EXERCISE DESCRIPTION:
Could you count the lines in the listing that include the word "simple"? Give only the number.

INFORMATION PROVIDED:
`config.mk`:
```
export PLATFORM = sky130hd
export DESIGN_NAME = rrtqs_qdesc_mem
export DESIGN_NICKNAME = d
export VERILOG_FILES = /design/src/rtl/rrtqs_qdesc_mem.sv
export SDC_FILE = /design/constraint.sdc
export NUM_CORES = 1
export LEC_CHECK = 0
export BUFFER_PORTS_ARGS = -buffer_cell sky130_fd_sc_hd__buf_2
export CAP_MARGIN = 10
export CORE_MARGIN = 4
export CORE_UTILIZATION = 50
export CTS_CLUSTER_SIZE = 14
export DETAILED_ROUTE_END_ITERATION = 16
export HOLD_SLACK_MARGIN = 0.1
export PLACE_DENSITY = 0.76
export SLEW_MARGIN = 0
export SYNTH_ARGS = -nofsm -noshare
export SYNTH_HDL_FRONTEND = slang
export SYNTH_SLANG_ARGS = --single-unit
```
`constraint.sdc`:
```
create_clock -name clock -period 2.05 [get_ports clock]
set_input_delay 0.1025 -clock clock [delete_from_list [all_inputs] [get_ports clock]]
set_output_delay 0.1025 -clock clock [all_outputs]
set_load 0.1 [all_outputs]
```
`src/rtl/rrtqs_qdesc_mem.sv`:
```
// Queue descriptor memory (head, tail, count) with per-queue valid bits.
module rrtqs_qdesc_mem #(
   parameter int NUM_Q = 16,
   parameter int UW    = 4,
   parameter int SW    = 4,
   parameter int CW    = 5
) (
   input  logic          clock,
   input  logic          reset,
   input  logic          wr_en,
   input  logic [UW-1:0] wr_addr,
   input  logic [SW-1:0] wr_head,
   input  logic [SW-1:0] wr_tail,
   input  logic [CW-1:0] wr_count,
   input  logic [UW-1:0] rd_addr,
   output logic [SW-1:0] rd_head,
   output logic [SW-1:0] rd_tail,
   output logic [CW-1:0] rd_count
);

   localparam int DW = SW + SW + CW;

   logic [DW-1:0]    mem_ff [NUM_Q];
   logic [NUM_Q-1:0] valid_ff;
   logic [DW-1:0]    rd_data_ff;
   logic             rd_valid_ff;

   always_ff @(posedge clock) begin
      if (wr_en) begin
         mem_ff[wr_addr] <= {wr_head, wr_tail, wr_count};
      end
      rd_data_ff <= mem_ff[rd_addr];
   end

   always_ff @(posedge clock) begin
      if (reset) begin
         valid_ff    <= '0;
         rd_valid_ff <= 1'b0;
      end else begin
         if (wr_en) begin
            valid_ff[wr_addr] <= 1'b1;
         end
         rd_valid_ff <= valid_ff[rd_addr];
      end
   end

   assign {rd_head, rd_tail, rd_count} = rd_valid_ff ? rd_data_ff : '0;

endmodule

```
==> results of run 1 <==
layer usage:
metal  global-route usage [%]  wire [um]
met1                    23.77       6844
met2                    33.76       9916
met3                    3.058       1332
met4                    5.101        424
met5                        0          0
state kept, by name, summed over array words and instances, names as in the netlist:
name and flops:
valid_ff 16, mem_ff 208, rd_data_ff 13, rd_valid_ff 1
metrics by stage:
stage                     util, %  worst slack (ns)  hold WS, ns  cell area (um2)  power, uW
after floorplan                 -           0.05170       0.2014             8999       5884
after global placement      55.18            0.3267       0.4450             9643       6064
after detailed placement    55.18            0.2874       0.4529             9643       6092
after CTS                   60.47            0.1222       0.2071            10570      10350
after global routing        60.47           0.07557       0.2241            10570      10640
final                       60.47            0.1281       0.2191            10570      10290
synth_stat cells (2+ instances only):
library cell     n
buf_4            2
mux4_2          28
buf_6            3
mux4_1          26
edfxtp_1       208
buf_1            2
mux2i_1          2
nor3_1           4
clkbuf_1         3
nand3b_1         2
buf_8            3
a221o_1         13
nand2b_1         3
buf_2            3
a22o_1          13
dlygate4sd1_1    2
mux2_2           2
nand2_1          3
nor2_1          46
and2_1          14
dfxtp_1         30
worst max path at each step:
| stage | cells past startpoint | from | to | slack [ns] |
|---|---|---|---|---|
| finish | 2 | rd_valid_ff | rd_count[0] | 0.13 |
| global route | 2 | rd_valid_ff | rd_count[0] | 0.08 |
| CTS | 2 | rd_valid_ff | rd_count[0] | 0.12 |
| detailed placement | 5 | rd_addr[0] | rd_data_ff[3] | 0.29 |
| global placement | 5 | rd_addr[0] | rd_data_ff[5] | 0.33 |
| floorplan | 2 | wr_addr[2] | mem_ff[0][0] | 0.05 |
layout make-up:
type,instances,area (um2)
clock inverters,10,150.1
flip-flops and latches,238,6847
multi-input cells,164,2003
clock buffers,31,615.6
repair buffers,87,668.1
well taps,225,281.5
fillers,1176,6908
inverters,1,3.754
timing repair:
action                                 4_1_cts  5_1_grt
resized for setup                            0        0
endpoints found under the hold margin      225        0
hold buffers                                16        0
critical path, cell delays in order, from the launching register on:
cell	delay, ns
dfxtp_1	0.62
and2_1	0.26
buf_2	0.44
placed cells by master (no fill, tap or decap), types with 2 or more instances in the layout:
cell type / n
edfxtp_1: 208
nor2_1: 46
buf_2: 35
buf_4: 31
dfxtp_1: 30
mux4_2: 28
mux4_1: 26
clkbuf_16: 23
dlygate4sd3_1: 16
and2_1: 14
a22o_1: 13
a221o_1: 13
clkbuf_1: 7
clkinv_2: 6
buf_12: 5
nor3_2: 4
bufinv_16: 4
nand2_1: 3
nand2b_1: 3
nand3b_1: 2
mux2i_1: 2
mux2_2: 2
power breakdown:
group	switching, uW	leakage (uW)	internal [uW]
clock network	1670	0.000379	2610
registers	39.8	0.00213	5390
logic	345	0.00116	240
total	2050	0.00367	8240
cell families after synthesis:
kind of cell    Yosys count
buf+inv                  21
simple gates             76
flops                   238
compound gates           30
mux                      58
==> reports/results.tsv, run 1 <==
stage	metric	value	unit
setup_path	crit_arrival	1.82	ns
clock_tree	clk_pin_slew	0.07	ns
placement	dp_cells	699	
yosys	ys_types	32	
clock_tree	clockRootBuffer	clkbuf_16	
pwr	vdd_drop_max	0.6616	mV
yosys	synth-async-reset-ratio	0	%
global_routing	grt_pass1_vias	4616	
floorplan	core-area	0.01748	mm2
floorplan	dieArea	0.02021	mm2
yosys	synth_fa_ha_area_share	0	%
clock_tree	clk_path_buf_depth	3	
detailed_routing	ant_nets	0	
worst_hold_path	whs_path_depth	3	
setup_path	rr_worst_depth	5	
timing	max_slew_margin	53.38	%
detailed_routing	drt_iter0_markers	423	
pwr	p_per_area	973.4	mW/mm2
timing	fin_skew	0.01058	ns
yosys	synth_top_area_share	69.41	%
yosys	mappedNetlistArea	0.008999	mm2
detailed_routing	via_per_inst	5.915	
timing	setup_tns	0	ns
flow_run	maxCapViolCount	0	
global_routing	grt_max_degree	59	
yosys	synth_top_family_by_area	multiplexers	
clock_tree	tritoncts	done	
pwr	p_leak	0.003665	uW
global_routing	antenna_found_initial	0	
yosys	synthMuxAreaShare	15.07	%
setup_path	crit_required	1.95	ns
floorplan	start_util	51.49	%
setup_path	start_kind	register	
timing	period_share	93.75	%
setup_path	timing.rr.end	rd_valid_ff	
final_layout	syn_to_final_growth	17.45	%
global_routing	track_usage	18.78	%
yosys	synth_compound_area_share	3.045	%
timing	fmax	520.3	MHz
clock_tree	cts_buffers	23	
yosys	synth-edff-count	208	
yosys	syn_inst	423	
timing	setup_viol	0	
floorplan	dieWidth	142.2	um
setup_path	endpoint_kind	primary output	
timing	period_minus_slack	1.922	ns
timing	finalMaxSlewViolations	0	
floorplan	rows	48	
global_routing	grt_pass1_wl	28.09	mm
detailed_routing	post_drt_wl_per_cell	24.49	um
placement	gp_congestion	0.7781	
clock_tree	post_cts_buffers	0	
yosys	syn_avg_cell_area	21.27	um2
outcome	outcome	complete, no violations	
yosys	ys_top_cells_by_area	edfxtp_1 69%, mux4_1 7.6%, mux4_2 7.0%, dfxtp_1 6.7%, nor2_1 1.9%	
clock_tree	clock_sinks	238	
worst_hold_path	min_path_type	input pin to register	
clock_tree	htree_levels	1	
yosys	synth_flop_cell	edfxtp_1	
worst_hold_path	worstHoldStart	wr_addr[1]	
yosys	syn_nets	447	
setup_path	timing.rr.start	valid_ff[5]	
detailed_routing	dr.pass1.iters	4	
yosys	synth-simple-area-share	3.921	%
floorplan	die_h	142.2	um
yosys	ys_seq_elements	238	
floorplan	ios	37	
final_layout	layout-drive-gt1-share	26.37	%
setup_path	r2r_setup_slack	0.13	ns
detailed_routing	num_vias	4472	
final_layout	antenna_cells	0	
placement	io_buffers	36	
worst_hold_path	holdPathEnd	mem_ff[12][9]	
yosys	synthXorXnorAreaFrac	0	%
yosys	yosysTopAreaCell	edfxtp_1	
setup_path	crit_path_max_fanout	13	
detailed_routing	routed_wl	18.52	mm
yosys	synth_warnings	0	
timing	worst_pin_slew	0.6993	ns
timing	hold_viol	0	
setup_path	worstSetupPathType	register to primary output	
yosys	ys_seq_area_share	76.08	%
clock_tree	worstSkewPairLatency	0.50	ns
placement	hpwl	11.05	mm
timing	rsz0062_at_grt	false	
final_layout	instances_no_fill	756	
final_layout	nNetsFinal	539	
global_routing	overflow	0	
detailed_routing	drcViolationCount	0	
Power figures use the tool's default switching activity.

RESPONSE TO THE EXERCISE:
2